Prime Minister Shinzo Abe’s quest to raise Japan’s security profile has had remarkable success. His administration has halted the decline in defense spending, restructured the national-security bureaucracy and engineered considerable changes in national-security policy and doctrine. For all that progress, however, there are critical gaps in Japanese efforts. The most glaring omission is a geoeconomics strategy that integrates economic and strategic statecraft, an absence that is increasingly debilitating as more governments turn to economic tools to advance national interests.

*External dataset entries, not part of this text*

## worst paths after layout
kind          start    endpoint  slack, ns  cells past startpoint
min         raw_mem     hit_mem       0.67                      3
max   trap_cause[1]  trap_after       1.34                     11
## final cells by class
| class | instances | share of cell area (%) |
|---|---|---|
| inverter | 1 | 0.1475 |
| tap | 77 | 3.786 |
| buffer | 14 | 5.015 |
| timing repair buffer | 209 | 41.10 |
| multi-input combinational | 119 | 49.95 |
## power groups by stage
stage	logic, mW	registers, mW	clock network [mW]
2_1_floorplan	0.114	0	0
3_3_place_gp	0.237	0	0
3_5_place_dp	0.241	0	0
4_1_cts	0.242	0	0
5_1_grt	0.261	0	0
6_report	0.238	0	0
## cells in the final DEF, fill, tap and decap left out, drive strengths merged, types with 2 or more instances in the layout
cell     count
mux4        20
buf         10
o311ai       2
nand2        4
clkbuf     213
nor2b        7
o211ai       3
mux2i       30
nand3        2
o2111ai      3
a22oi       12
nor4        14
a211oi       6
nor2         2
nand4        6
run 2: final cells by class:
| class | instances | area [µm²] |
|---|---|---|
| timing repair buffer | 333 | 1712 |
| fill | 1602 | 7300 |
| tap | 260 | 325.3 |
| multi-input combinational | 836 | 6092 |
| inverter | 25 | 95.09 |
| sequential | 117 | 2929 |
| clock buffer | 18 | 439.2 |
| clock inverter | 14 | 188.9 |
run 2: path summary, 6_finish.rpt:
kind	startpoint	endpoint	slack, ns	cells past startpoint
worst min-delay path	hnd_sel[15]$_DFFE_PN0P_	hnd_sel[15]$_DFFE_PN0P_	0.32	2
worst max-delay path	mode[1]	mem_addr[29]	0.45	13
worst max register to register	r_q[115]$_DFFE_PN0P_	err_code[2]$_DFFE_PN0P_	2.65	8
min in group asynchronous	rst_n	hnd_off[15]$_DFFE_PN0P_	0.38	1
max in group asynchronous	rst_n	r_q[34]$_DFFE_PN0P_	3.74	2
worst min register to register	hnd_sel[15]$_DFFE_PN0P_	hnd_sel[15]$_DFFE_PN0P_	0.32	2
--- src/rtl/rstk_pkg.sv ---
package rstk_pkg;
  typedef enum logic [1:0] {
    CTX_NORM = 2'd0,
    CTX_INT  = 2'd1,
    CTX_NMI  = 2'd2
  } ctx_e;
endpackage

--- src/rtl/rstk_lifo.sv ---
module rstk_lifo #(
  parameter int AW    = 12,
  parameter int DEPTH = 6
) (
  input  logic          clk,
  input  logic          rst,
  input  logic          push,
  input  logic          pop,
  input  logic [AW-1:0] push_data,
  output logic          pop_valid,
  output logic [AW-1:0] pop_data,
  output logic          ovf,
  output logic          udf
);
  localparam int PW = (DEPTH > 1) ? $clog2(DEPTH) : 1;
  localparam int CW = $clog2(DEPTH + 1);
  localparam logic [PW-1:0] LAST = PW'(DEPTH - 1);
  localparam logic [CW-1:0] FULL = CW'(DEPTH);

  logic [AW-1:0] mem [DEPTH];
  logic [PW-1:0] wp, wp_inc, wp_dec;
  logic [CW-1:0] cnt;
  logic          empty, full;

  assign empty  = (cnt == '0);
  assign full   = (cnt == FULL);
  assign wp_inc = (wp == LAST) ? '0 : wp + 1'b1;
  assign wp_dec = (wp == '0) ? LAST : wp - 1'b1;

  // storage: no reset so it maps onto RAM
  always_ff @(posedge clk) begin
    if (push) mem[wp] <= push_data;
  end

  always_ff @(posedge clk) begin
    if (pop && !empty) pop_data <= mem[wp_dec];
  end

  always_ff @(posedge clk) begin
    if (rst) begin
      wp        <= '0;
      cnt       <= '0;
      pop_valid <= 1'b0;
      ovf       <= 1'b0;
      udf       <= 1'b0;
    end else begin
      pop_valid <= pop && !empty;
      if (push) begin
        wp <= wp_inc;
        if (full) ovf <= 1'b1;
        else      cnt <= cnt + 1'b1;
      end else if (pop) begin
        if (empty) udf <= 1'b1;
        else begin
          wp  <= wp_dec;
          cnt <= cnt - 1'b1;
        end
      end
    end
  end


  cnt_range_chk: assert property (@(posedge clk) disable iff (rst) cnt <= FULL);

  ovf_sticky_chk: assert property (@(posedge clk) disable iff (rst) ovf |=> ovf);

  udf_sticky_chk: assert property (@(posedge clk) disable iff (rst) udf |=> udf);

  empty_pop_chk: assert property (@(posedge clk) disable iff (rst)
    (pop && !push && empty) |=> (!pop_valid && udf));
endmodule

--- src/rtl/rstk_flagbank.sv ---
module rstk_flagbank #(
  parameter int NBANK = 3
) (
  input  logic       clk,
  input  logic       rst,
  input  logic [1:0] sel,
  input  logic       we,
  input  logic       c_in,
  input  logic       z_in,
  output logic       c_out,
  output logic       z_out
);
  logic [NBANK-1:0] c_q, z_q;

  for (genvar b = 0; b < NBANK; b++) begin : g_bank
    always_ff @(posedge clk) begin
      if (rst) begin
        c_q[b] <= 1'b0;
        z_q[b] <= 1'b0;
      end else if (we && sel == 2'(b)) begin
        c_q[b] <= c_in;
        z_q[b] <= z_in;
      end
    end


    bank_hold_chk: assert property (@(posedge clk) disable iff (rst)
      (sel != 2'(b)) |=> ($stable(c_q[b]) && $stable(z_q[b])));
  end

  always_comb begin
    c_out = 1'b0;
    z_out = 1'b0;
    for (int i = 0; i < NBANK; i++) begin
      if (sel == 2'(i)) begin
        c_out = c_q[i];
        z_out = z_q[i];
      end
    end
  end
endmodule

--- src/rtl/rstk_ctx.sv ---
module rstk_ctx
  import rstk_pkg::*;
#(
  parameter int            AW      = 12,
  parameter int            NSRC    = 4,
  parameter logic [AW-1:0] VEC_HI  = 12'hFF6,
  parameter logic [AW-1:0] NMI_VEC = 12'hFFC
) (
  input  logic            clk,
  input  logic            rst,
  input  logic            op_any,
  input  logic            reti_do,
  input  logic [NSRC-1:0] irq_req,
  input  logic            nmi_req,
  output logic            take_irq,
  output logic            take_nmi,
  output logic [NSRC-1:0] grant,
  output logic [AW-1:0]   vec,
  output ctx_e            ctx_q
);
  logic nmi_from_int;

  assign take_nmi = nmi_req && !op_any && (ctx_q != CTX_NMI);
  assign take_irq = (|irq_req) && !op_any && !take_nmi && (ctx_q == CTX_NORM);
  assign grant    = irq_req & (~irq_req + 1'b1);

  always_comb begin
    vec = NMI_VEC;
    if (!take_nmi) begin
      for (int i = 0; i < NSRC; i++) begin
        if (grant[i]) vec = VEC_HI - AW'(2 * i);
      end
    end
  end

  always_ff @(posedge clk) begin
    if (rst) begin
      ctx_q        <= CTX_NORM;
      nmi_from_int <= 1'b0;
    end else if (take_nmi) begin
      ctx_q        <= CTX_NMI;
      nmi_from_int <= (ctx_q == CTX_INT);
    end else if (take_irq) begin
      ctx_q <= CTX_INT;
    end else if (reti_do) begin
      case (ctx_q)
        CTX_NMI: ctx_q <= nmi_from_int ? CTX_INT : CTX_NORM;
        default: ctx_q <= CTX_NORM;
      endcase
    end
  end


  ctx_legal_chk: assert property (@(posedge clk) disable iff (rst) ctx_q != 2'd3);
endmodule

In the five years since taking power, the Abe administration has presided over a virtual transformation of Japanese security policy. His government established the National Security Council (NSC), which reconfigured national-security decisionmaking and centralized power in the prime minister’s office (the Kantei). The NSC produced Japan’s first National Security Strategy and led the development of new National Defense Program Guidelines and the Mid-Term Defense Plan, which translates that policy into defense procurement. The government passed legislation to protect secrets, reinterpreted the constitution to permit Japan to exercise the right of collective self-defense, and then produced bills to allow that interpretation to be operationalized. Japan has strengthened its alliance with the United States, deepened security relations with partners like Australia, South Korea, India and the United Kingdom, and stepped up defense cooperation with other regional governments. The Abe government has liberalized arms export policies and Overseas Development Assistance (ODA) in ways that allow both to address and advance national-security interests. Finally, this government has developed national strategies to address the national-security dimensions of space and cyberspace.
Missing from this impressive list are initiatives that focus on the economic instruments of statecraft. That is a remarkable oversight for a country that has, since its modernization, emphasized the economic foundations of national power. It is even more surprising given Abe’s insistence that Japan’s long-awaited resurgence depends first and foremost on getting its economic house in order.
Japan’s National Security Strategy mentions “economy” or “economics” sixty-five times. It highlights the importance of cyberspace and outer space to the country’s economy. The new ODA charter and the revised arms export regulations note that the changes should stimulate parts of Japan’s own economy. The 2013 Japan Revitalization Strategy called on Japan to actively use ODA to acquire a larger percentage of global infrastructure projects and medical markets, which would “revitalize the Japanese economy by taking in growth of emerging countries” and “support the overseas development of small- and medium-size enterprises using ODA.”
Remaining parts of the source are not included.